Memorandum from Thomas Jefferson
[Philadelphia, c.18 August 1793]1
Th: Jefferson on examination of the subject finds that the resolution for restoring or compensating prizes taken by the proscribed vessels was agreed to by the heads of departmts & Attorney Genl on the 5th. there was a difference of opinion how far it should be communicated to mister Hammond; the President was pleased to call at the office of Th: J. and to decide in favor of a full communication, on the same day (between 2. & 3. oclock he believes)2 Th: J. on considering the subject, found it would require caution of expression in both letters, that is, to mister Genet & mister Hammond. he took therefore till the next day to prepare the draughts. the President called on him in the country the next morning (the 6th) and after his departure, Th: J. went on with the beginning of the letter to mister Gouvr Morris, which he had begun, and had read a part of to the President. he was therefore later than usual in going to town. when he arrived there he sent the two draughts of letters to Genet & Hammond for the President’s approbation.3 whether they did not come back to his office till he had left town, or whether they could not be copied4 in time, he does not recollect; but he finds the press copy of the letter to mister Genet, in mister Taylor’s handwriting, dated Aug. 7.5
AL, DNA: RG 59, Miscellaneous Letters; LB, DNA: RG 59, George Washington’s Correspondence with His Secretaries of State.
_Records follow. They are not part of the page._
## src/rtl/seq_booth_mul_if.sv

```systemverilog
// -----------------------------------------------------------------------------
// seq_booth_mul_if
// Request/response bundle between an initiator and the sequential Booth
// multiplier. The clock and reset stay outside the bundle as plain ports.
//
//   enable    : initiator -> multiplier, starts an operation and holds it
//   M, R      : initiator -> multiplier, signed fixed-point operands
//   mulResult : multiplier -> initiator, signed fixed-point product
//   finish    : multiplier -> initiator, mulResult valid for this request
//   busy      : multiplier -> initiator, Booth iteration in progress
// -----------------------------------------------------------------------------
interface seq_booth_mul_if #(
    parameter int N = 16
);
    logic                enable;
    logic signed [N-1:0] M;
    logic signed [N-1:0] R;
    logic signed [N-1:0] mulResult;
    logic                finish;
    logic                busy;

    modport master (
        output enable,
        output M,
        output R,
        input  mulResult,
        input  finish,
        input  busy
    );

    modport slave (
        input  enable,
        input  M,
        input  R,
        output mulResult,
        output finish,
        output busy
    );
endinterface

```

## src/rtl/seq_booth_mul.sv

```systemverilog
// -----------------------------------------------------------------------------
// seq_booth_mul
// Sequential radix-2 Booth multiplier for signed Q(N-FRAC).FRAC operands.
// One Booth step per clock; the product is rescaled by an arithmetic shift
// right of FRAC (floor) and returned as an N-bit fixed-point value.
//
// Ports:
//   clk    : clock, all state changes on the rising edge
//   reset  : synchronous active-high reset
//   bus    : seq_booth_mul_if.slave (enable, M, R, mulResult, finish, busy)
//
// Timing: the edge that samples enable in IDLE captures the operands; N
// Booth steps follow, and finish is first visible N+1 cycles after that edge.
//
// Build option: define SEQ_MUL_SAT_EN to clamp out-of-range products to the
// signed N-bit limits instead of wrapping.
// -----------------------------------------------------------------------------
module seq_booth_mul #(
    parameter int N    = 16,
    parameter int FRAC = 8
) (
    input  logic            clk,
    input  logic            reset,
    seq_booth_mul_if.slave  bus
);

    localparam int CW = $clog2(N + 1);

    typedef enum logic [1:0] {
        IDLE = 2'd0,
        RUN  = 2'd1,
        DONE = 2'd2
    } state_t;

    state_t              state;
    logic signed [N-1:0] mCap;
    // Accumulator layout: {A[N-1:0], Q[N-1:0], Qm1}
    logic [2*N:0]        acc;
    logic [CW-1:0]       cnt;
    logic signed [N-1:0] mulResult;
    logic                finish;
    logic                busy;

    logic signed [N:0]   aExt;
    logic signed [N:0]   mExt;
    logic signed [N:0]   sum;
    logic [2*N:0]        accNext;
    logic signed [N-1:0] resultFit;

`ifdef SEQ_MUL_SAT_EN
    // top holds product bits [2N-1:N+FRAC-1]; they must all equal the sign
    // bit for the rescaled value to fit in N bits.
    function automatic logic signed [N-1:0] fitResult(
        input logic [N-FRAC:0] top,
        input logic [N-1:0]    mid
    );
        if ((&top) || !(|top))
            return mid;
        else if (top[N-FRAC])
            return {1'b1, {(N-1){1'b0}}};
        else
            return {1'b0, {(N-1){1'b1}}};
    endfunction
`else
    function automatic logic signed [N-1:0] fitResult(
        input logic [N-1:0] mid
    );
        return mid;
    endfunction
`endif

    // The add/subtract is done one bit wider than A so that the most
    // negative multiplicand cannot overflow; the arithmetic shift right then
    // brings the sum back to N bits without losing the sign.
    always_comb begin
        aExt = {acc[2*N], acc[2*N:N+1]};
        mExt = {mCap[N-1], mCap};
        sum  = aExt;
        case (acc[1:0])
            2'b01:   sum = aExt + mExt;
            2'b10:   sum = aExt - mExt;
            default: sum = aExt;
        endcase
        accNext = {sum, acc[N:1]};
    end

    // Product bit i lives at acc[i+1]; select bits [N+FRAC-1:FRAC].
`ifdef SEQ_MUL_SAT_EN
    assign resultFit = fitResult(acc[2*N:N+FRAC], acc[N+FRAC:FRAC+1]);
`else
    assign resultFit = fitResult(acc[N+FRAC:FRAC+1]);
`endif

    always_ff @(posedge clk) begin
        if (reset) begin
            state     <= IDLE;
            finish    <= 1'b0;
            busy      <= 1'b0;
            mulResult <= '0;
            acc       <= '0;
            cnt       <= '0;
        end else begin
            case (state)
                IDLE: begin
                    if (bus.enable) begin
                        mCap  <= bus.M;
                        acc   <= {{N{1'b0}}, bus.R, 1'b0};
                        cnt   <= '0;
                        busy  <= 1'b1;
                        state <= RUN;
                    end
                end
                RUN: begin
                    if (!bus.enable) begin
                        busy  <= 1'b0;
                        state <= IDLE;
                    end else if (cnt == CW'(N)) begin
                        mulResult <= resultFit;
                        finish    <= 1'b1;
                        busy      <= 1'b0;
                        state     <= DONE;
                    end else begin
                        acc <= accNext;
                        cnt <= cnt + 1'b1;
                    end
                end
                DONE: begin
                    // Holding enable keeps the result up; no restart from here.
                    if (!bus.enable) begin
                        finish <= 1'b0;
                        state  <= IDLE;
                    end
                end
                default: begin
                    finish <= 1'b0;
                    busy   <= 1'b0;
                    state  <= IDLE;
                end
            endcase
        end
    end

    assign bus.mulResult = mulResult;
    assign bus.finish    = finish;
    assign bus.busy      = busy;

endmodule

```

## src/flat_wrapper.sv

```systemverilog
// flat-port wrapper written by rule: the top's interface ports become plain ports
module seq_booth_mul_flat 
#(
    parameter int N    = 16,
    parameter int FRAC = 8
)
  (clk, reset, bus_enable, bus_M, bus_R, bus_mulResult, bus_finish, bus_busy);
  seq_booth_mul_if #(.N(N)) bus_i ();
  input  logic clk;
  input  logic reset;
  input wire logic [$bits(bus_i.enable)-1:0] bus_enable;
  input wire logic [$bits(bus_i.M)-1:0] bus_M;
  input wire logic [$bits(bus_i.R)-1:0] bus_R;
  output wire logic [$bits(bus_i.mulResult)-1:0] bus_mulResult;
  output wire logic [$bits(bus_i.finish)-1:0] bus_finish;
  output wire logic [$bits(bus_i.busy)-1:0] bus_busy;
  assign bus_i.enable = bus_enable;
  assign bus_i.M = bus_M;
  assign bus_i.R = bus_R;
  assign bus_mulResult = bus_i.mulResult;
  assign bus_finish = bus_i.finish;
  assign bus_busy = bus_i.busy;
  seq_booth_mul #(.N(N), .FRAC(FRAC)) u_core (.clk(clk), .reset(reset), .bus(bus_i));
endmodule
```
1. Tobias Lear’s docket on the AL reads “From The Secy of State without date—But must have been written about the 18 or 19 Augt 1793.” A similar notation appears in the letter-book copy.
2. Jefferson is referring to the Cabinet Opinion on French Privateers and Prizes of 5 Aug. 1793, in which the cabinet was divided in its opinion regarding the content of a proposed letter to British minister George Hammond respecting the restoration of British ships that were seized as prizes by French privateers and brought into American ports. For GW’s conversation with Jefferson, in which he expressed his agreement with the position held by Alexander Hamilton and Henry Knox, see Jefferson’s Notes of Cabinet Decisions, 6 Aug. 1793, Jefferson Papers description begins Julian P. Boyd et al., eds. The Papers of Thomas Jefferson. 40 vols. to date. Princeton, N.J., 1950—. description ends , 26:627. Jefferson’s office was at the State Department, 287 High Street, Philadelphia.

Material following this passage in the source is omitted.